## WORK REQUIRED
Reproduce, from the lines below, exactly the stretch that begins at the line containing "max in group" and ends at the line containing "sky130_fd_sc_hd__buf_6 | 6 |", both included.

(Collected data entries)
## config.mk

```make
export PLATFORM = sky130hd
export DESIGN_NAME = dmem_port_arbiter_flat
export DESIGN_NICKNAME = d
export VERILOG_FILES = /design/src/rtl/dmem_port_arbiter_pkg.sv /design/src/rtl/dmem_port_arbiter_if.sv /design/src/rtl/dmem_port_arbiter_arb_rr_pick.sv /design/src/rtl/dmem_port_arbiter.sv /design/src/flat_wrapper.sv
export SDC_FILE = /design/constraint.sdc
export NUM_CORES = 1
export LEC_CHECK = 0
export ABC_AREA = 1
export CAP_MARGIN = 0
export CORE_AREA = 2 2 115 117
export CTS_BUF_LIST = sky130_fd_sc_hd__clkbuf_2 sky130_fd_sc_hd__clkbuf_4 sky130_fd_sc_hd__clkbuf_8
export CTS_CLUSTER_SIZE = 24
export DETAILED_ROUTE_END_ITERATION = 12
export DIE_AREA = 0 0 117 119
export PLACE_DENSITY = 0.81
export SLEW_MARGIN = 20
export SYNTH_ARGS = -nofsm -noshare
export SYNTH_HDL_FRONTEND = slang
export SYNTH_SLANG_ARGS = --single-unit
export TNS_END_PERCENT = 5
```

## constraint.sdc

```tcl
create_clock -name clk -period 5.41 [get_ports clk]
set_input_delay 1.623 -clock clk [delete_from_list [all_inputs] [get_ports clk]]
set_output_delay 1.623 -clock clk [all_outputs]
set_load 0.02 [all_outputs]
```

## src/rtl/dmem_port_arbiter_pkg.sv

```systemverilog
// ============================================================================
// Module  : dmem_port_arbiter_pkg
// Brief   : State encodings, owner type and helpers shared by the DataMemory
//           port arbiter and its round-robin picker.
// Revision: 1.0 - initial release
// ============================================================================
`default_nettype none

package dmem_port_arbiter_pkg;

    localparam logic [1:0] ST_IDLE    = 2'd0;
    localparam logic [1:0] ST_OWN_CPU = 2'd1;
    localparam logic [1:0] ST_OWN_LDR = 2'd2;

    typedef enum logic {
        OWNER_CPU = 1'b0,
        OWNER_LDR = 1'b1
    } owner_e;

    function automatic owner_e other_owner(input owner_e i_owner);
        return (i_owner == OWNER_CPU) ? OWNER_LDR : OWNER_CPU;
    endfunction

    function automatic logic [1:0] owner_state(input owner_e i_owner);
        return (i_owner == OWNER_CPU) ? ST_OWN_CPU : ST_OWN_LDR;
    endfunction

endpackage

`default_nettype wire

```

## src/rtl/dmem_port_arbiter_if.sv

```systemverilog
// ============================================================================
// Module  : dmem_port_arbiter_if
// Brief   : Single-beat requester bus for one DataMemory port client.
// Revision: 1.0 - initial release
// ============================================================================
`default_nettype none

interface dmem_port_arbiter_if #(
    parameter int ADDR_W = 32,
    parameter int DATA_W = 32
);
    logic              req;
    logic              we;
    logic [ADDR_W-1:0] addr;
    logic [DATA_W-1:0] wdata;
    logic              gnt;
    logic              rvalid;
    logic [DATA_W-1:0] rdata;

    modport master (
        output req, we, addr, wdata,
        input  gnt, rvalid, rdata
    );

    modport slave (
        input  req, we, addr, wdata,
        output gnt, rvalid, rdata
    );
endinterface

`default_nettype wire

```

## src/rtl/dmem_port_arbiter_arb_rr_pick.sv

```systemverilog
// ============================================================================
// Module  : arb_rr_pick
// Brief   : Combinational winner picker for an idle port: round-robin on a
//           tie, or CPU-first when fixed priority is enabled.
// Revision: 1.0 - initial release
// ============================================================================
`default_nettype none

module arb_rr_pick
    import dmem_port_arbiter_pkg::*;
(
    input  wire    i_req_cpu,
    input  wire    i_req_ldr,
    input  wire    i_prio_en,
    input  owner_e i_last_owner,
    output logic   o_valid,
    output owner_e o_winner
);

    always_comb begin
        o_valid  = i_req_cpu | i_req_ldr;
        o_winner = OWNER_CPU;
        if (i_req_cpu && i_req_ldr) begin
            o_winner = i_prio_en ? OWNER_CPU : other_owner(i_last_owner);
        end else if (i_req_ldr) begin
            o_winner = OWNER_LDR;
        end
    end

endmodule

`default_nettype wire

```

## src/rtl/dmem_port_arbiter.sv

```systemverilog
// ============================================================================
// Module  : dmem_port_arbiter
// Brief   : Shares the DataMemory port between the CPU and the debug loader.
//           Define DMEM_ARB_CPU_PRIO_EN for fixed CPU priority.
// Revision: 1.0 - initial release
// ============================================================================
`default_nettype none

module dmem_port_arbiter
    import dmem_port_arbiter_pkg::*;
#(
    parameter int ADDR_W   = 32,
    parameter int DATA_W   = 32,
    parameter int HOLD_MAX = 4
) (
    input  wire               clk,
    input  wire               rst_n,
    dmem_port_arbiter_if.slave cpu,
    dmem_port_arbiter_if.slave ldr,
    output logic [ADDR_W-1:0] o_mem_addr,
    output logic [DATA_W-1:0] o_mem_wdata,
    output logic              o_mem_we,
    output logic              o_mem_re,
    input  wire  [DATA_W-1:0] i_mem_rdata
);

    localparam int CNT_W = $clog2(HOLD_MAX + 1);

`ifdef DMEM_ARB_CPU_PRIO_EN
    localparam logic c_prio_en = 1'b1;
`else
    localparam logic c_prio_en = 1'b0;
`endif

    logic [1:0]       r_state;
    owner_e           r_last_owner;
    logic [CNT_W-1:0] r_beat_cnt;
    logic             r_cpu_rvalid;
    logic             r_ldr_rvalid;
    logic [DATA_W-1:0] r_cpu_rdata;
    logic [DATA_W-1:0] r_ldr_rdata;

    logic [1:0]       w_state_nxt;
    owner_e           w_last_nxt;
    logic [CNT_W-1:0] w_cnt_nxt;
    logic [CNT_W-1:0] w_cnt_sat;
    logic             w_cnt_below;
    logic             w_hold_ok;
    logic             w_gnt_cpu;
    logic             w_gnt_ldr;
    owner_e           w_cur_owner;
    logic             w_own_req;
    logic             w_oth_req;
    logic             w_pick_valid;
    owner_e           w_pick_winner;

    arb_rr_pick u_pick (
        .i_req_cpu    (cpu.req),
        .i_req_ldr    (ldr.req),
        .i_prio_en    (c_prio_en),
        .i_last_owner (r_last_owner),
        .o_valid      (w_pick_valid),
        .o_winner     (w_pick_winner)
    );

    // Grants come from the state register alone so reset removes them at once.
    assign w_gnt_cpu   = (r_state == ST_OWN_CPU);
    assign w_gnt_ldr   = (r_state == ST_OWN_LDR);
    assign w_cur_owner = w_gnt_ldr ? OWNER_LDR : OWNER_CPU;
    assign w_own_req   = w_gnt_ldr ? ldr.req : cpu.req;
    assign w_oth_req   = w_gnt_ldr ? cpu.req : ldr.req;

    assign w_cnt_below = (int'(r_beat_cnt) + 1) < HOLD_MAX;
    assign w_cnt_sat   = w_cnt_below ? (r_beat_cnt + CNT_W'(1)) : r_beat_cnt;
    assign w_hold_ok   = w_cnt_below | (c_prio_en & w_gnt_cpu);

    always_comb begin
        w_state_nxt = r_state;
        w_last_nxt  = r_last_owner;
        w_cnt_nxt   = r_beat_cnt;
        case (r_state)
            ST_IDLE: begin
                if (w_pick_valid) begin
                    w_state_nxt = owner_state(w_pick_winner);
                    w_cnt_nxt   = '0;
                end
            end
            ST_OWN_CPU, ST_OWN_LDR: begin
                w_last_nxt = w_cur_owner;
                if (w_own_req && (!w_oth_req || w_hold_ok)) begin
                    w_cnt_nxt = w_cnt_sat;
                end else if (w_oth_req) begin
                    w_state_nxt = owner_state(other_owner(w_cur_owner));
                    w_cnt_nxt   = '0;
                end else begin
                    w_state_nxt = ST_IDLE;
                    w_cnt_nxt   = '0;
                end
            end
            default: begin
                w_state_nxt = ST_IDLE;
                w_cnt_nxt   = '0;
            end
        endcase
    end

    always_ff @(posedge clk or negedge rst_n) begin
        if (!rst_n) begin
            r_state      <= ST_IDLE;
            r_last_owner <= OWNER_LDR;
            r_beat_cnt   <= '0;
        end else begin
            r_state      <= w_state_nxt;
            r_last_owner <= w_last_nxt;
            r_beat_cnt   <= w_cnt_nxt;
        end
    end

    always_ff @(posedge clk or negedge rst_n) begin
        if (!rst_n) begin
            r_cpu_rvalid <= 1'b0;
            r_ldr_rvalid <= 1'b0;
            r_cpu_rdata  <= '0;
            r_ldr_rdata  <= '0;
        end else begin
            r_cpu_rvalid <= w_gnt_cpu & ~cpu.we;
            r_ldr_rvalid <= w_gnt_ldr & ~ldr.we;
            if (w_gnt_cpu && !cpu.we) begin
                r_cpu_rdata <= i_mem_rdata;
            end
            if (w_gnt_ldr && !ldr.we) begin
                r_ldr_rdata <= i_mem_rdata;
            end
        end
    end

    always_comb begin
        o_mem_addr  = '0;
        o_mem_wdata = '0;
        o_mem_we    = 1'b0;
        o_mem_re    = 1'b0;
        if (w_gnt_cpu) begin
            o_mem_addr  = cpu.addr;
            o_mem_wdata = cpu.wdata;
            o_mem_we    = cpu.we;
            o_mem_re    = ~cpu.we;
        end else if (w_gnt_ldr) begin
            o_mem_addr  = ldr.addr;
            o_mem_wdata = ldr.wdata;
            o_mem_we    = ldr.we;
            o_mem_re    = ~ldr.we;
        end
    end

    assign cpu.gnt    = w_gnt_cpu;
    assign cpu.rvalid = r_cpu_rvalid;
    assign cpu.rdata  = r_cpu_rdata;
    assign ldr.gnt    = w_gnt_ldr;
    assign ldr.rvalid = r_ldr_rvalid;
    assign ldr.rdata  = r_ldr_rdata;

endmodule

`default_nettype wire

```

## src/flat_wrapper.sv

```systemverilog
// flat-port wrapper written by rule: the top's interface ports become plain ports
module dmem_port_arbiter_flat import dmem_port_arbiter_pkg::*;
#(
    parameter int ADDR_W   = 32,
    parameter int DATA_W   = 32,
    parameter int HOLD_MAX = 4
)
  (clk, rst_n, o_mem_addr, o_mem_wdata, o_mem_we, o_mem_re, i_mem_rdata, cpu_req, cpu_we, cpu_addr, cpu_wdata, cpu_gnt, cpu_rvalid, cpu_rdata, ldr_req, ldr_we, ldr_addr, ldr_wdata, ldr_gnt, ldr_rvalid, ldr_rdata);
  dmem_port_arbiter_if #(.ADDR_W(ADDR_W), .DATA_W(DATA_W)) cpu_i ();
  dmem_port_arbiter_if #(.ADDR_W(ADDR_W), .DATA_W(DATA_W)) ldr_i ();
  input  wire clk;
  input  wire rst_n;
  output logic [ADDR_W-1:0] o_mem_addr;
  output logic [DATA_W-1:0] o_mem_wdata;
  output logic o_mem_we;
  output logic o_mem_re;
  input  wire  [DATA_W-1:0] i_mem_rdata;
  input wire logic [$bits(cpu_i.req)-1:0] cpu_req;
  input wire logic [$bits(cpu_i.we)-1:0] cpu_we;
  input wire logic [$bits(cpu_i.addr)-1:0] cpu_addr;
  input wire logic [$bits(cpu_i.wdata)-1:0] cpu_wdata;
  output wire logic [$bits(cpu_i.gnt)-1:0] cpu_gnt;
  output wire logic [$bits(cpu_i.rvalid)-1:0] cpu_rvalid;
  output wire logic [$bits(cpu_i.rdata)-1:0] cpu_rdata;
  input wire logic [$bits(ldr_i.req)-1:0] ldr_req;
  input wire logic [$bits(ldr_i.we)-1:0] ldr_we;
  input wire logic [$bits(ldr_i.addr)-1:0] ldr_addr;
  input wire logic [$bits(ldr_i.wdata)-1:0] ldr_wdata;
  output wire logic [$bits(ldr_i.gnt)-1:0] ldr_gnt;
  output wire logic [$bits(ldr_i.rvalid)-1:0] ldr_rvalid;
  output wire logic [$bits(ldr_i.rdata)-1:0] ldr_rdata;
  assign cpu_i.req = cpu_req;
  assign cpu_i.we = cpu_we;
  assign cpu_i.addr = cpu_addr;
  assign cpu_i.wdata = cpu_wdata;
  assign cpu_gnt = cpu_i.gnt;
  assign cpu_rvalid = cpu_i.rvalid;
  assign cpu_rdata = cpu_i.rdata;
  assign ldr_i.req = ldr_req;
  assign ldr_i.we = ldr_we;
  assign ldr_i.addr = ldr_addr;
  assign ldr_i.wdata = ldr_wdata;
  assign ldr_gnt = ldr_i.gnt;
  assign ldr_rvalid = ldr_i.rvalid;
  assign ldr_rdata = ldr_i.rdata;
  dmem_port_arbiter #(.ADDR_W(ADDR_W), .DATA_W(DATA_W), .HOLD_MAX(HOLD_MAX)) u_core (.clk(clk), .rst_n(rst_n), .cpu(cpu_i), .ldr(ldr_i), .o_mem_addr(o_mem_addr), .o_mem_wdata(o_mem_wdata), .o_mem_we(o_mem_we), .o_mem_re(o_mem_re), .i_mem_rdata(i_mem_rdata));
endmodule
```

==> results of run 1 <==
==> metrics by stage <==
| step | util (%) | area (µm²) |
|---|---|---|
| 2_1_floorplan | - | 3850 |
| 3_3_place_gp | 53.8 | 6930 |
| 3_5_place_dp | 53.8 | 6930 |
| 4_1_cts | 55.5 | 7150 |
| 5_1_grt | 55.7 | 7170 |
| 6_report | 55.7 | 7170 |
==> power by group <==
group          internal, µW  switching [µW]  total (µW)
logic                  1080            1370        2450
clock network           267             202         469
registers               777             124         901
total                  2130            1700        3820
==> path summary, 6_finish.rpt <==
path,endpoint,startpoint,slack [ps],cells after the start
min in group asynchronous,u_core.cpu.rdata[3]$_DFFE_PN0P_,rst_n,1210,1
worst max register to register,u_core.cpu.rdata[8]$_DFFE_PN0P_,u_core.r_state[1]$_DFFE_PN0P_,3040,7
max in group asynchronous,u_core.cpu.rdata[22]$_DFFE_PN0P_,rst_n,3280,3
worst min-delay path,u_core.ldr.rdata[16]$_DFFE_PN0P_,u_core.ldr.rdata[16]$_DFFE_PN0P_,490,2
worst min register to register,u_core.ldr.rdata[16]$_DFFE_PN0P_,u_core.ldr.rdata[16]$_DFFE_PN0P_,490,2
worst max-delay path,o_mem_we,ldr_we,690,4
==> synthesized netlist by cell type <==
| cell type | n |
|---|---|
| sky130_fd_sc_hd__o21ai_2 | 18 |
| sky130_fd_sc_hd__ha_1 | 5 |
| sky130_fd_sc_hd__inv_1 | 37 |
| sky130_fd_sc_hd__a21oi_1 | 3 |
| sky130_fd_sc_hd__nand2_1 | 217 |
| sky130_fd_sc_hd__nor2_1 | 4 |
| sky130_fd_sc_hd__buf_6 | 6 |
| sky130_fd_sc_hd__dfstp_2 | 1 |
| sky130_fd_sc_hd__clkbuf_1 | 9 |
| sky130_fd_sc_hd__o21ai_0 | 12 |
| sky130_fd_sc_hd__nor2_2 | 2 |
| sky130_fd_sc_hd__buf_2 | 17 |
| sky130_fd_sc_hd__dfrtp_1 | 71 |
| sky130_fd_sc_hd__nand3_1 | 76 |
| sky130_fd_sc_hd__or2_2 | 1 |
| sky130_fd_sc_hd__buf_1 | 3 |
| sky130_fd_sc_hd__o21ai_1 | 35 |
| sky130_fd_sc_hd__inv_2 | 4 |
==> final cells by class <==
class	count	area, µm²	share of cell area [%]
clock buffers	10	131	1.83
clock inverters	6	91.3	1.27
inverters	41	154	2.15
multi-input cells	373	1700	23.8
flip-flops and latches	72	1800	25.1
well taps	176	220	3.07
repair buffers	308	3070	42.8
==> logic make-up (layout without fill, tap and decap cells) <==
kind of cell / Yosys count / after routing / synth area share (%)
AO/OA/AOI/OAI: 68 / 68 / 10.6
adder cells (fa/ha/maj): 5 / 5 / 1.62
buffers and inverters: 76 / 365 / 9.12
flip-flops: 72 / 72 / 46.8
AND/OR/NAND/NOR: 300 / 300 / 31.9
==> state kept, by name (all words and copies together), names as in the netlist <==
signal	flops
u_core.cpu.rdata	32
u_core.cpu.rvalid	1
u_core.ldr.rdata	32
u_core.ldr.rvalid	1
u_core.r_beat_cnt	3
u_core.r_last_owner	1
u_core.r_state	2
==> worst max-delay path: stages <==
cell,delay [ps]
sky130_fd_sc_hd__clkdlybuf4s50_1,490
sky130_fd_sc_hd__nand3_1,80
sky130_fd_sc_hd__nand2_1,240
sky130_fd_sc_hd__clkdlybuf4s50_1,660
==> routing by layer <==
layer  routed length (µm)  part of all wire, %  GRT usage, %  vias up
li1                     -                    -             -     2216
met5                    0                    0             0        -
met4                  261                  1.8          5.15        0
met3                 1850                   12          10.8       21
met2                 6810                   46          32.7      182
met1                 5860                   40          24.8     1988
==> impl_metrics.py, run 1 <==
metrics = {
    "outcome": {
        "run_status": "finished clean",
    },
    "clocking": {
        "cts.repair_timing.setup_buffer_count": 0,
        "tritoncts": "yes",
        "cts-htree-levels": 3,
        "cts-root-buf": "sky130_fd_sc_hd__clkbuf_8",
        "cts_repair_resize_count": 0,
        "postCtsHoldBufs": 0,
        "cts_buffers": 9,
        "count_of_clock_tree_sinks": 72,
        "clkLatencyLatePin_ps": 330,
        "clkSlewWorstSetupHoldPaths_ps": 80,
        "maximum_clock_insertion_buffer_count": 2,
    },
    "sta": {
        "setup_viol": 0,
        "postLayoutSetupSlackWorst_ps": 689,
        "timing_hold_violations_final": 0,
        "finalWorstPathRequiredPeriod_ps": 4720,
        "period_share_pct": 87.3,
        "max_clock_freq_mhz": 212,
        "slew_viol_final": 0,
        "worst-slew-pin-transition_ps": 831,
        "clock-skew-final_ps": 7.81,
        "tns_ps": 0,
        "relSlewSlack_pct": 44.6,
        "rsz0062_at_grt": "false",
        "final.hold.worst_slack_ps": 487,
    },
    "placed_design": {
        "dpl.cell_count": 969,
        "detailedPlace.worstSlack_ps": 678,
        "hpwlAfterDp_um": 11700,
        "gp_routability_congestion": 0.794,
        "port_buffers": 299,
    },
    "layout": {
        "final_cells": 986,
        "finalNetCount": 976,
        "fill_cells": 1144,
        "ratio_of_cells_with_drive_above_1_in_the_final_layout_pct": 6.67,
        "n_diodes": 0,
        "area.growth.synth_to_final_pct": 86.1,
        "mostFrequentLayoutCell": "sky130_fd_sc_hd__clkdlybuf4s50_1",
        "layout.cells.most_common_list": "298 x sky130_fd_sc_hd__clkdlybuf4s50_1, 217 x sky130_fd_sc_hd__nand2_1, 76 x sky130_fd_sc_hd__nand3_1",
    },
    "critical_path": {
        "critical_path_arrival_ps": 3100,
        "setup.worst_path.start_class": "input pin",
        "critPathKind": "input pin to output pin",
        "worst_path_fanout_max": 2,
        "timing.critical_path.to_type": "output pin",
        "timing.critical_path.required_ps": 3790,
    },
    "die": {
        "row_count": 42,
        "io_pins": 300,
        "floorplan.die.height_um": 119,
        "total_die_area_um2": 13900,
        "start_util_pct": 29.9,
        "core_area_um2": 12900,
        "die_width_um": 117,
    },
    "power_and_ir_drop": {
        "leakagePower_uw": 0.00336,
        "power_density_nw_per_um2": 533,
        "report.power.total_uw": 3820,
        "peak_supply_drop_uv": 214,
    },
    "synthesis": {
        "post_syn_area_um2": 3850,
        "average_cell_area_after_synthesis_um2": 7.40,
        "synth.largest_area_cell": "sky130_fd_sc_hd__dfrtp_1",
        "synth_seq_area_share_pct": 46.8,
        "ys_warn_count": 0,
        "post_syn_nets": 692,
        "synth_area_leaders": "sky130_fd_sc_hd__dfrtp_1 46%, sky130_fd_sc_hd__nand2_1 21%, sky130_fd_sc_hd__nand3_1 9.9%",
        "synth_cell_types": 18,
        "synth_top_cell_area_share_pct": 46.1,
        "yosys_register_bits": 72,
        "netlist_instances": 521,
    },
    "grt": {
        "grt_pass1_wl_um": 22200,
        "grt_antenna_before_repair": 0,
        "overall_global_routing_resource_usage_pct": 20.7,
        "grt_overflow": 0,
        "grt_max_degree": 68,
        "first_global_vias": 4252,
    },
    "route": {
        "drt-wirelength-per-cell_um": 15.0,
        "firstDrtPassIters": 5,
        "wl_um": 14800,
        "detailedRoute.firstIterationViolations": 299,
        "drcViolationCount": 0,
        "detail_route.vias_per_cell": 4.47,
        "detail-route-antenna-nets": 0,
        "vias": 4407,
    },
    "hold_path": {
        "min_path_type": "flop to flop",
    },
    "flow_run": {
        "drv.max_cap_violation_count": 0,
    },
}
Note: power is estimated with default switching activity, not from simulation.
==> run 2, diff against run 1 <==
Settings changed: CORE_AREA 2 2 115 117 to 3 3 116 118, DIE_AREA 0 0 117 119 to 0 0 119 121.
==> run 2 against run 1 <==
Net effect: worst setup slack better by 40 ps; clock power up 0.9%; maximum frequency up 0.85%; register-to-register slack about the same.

---

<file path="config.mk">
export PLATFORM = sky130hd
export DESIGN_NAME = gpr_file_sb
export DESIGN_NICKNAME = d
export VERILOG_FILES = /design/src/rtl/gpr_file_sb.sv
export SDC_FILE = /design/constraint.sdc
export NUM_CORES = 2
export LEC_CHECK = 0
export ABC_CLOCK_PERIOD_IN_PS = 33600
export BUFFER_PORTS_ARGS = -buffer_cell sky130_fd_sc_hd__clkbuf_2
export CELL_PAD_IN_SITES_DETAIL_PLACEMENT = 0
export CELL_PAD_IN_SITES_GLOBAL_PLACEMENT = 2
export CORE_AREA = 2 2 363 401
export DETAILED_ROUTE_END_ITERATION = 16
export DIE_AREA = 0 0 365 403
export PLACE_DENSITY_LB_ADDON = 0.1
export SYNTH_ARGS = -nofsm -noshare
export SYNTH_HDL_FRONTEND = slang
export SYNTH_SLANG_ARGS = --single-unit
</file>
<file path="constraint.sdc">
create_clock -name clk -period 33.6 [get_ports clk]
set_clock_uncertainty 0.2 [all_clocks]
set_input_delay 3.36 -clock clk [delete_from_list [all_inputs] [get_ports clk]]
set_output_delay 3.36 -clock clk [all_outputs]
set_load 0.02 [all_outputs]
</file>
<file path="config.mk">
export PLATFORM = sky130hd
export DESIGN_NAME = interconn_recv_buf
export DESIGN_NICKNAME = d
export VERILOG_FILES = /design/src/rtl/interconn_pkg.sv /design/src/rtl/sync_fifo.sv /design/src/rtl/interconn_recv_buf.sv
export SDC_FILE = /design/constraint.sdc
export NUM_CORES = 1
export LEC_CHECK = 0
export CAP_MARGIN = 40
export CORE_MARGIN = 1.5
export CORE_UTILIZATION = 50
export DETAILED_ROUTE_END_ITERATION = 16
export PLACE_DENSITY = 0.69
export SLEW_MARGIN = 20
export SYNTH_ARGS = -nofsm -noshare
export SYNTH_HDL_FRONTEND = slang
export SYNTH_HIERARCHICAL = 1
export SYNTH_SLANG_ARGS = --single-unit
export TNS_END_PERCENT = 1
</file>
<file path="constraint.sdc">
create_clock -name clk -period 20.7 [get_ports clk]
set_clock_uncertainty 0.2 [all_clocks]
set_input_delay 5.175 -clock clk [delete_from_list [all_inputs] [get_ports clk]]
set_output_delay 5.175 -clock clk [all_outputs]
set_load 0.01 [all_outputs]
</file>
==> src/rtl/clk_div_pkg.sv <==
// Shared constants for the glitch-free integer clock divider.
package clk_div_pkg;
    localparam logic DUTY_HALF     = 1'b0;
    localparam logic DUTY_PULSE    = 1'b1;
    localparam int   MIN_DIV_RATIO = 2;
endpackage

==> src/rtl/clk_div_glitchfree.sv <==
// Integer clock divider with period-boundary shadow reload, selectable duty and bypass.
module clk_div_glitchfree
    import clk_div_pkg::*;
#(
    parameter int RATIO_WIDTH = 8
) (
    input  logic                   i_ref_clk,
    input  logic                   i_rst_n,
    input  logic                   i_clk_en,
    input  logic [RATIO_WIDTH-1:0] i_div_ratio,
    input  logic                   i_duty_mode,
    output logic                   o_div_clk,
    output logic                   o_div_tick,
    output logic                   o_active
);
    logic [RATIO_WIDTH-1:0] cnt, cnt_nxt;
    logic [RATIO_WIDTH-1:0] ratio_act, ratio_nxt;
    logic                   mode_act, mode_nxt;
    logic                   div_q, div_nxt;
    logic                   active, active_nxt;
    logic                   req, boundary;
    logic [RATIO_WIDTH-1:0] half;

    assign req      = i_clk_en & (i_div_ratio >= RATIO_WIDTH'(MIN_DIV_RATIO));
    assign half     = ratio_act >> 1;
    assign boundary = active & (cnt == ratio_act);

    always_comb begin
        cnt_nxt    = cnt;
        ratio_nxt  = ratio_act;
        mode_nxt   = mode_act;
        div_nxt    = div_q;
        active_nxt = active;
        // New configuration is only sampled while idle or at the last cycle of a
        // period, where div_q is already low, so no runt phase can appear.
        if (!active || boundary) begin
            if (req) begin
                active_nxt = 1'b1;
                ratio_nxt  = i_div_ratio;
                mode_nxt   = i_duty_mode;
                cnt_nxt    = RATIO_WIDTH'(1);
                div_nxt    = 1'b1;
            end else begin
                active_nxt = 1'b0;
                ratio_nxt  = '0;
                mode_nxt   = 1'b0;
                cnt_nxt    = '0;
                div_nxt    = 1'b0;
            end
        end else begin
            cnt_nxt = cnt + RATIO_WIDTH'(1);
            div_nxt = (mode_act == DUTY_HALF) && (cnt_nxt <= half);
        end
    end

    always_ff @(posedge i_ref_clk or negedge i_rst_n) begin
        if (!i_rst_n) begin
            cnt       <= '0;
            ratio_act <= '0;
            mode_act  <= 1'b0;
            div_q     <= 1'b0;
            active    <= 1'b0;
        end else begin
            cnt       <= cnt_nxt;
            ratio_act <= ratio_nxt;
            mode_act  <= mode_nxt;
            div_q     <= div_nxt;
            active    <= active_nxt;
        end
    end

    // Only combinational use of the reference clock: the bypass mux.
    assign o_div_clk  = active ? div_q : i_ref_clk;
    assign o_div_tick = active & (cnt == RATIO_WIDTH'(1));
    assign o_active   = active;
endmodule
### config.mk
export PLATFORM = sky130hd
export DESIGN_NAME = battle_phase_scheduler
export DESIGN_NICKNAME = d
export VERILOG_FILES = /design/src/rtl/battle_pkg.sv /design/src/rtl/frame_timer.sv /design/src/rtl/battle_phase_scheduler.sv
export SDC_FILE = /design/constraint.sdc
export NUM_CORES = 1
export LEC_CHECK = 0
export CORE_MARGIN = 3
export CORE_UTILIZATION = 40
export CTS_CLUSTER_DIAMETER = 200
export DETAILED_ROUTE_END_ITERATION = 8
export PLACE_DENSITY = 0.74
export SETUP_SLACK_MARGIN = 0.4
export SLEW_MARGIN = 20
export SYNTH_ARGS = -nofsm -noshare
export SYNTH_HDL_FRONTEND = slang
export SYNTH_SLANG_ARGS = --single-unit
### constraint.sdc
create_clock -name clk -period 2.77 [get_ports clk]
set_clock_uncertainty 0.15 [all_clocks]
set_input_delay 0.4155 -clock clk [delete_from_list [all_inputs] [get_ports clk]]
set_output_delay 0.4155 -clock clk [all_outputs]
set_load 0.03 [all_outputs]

## RESPONSE TO THIS TASK
max in group asynchronous,u_core.cpu.rdata[22]$_DFFE_PN0P_,rst_n,3280,3
worst min-delay path,u_core.ldr.rdata[16]$_DFFE_PN0P_,u_core.ldr.rdata[16]$_DFFE_PN0P_,490,2
worst min register to register,u_core.ldr.rdata[16]$_DFFE_PN0P_,u_core.ldr.rdata[16]$_DFFE_PN0P_,490,2
worst max-delay path,o_mem_we,ldr_we,690,4
==> synthesized netlist by cell type <==
| cell type | n |
|---|---|
| sky130_fd_sc_hd__o21ai_2 | 18 |
| sky130_fd_sc_hd__ha_1 | 5 |
| sky130_fd_sc_hd__inv_1 | 37 |
| sky130_fd_sc_hd__a21oi_1 | 3 |
| sky130_fd_sc_hd__nand2_1 | 217 |
| sky130_fd_sc_hd__nor2_1 | 4 |
| sky130_fd_sc_hd__buf_6 | 6 |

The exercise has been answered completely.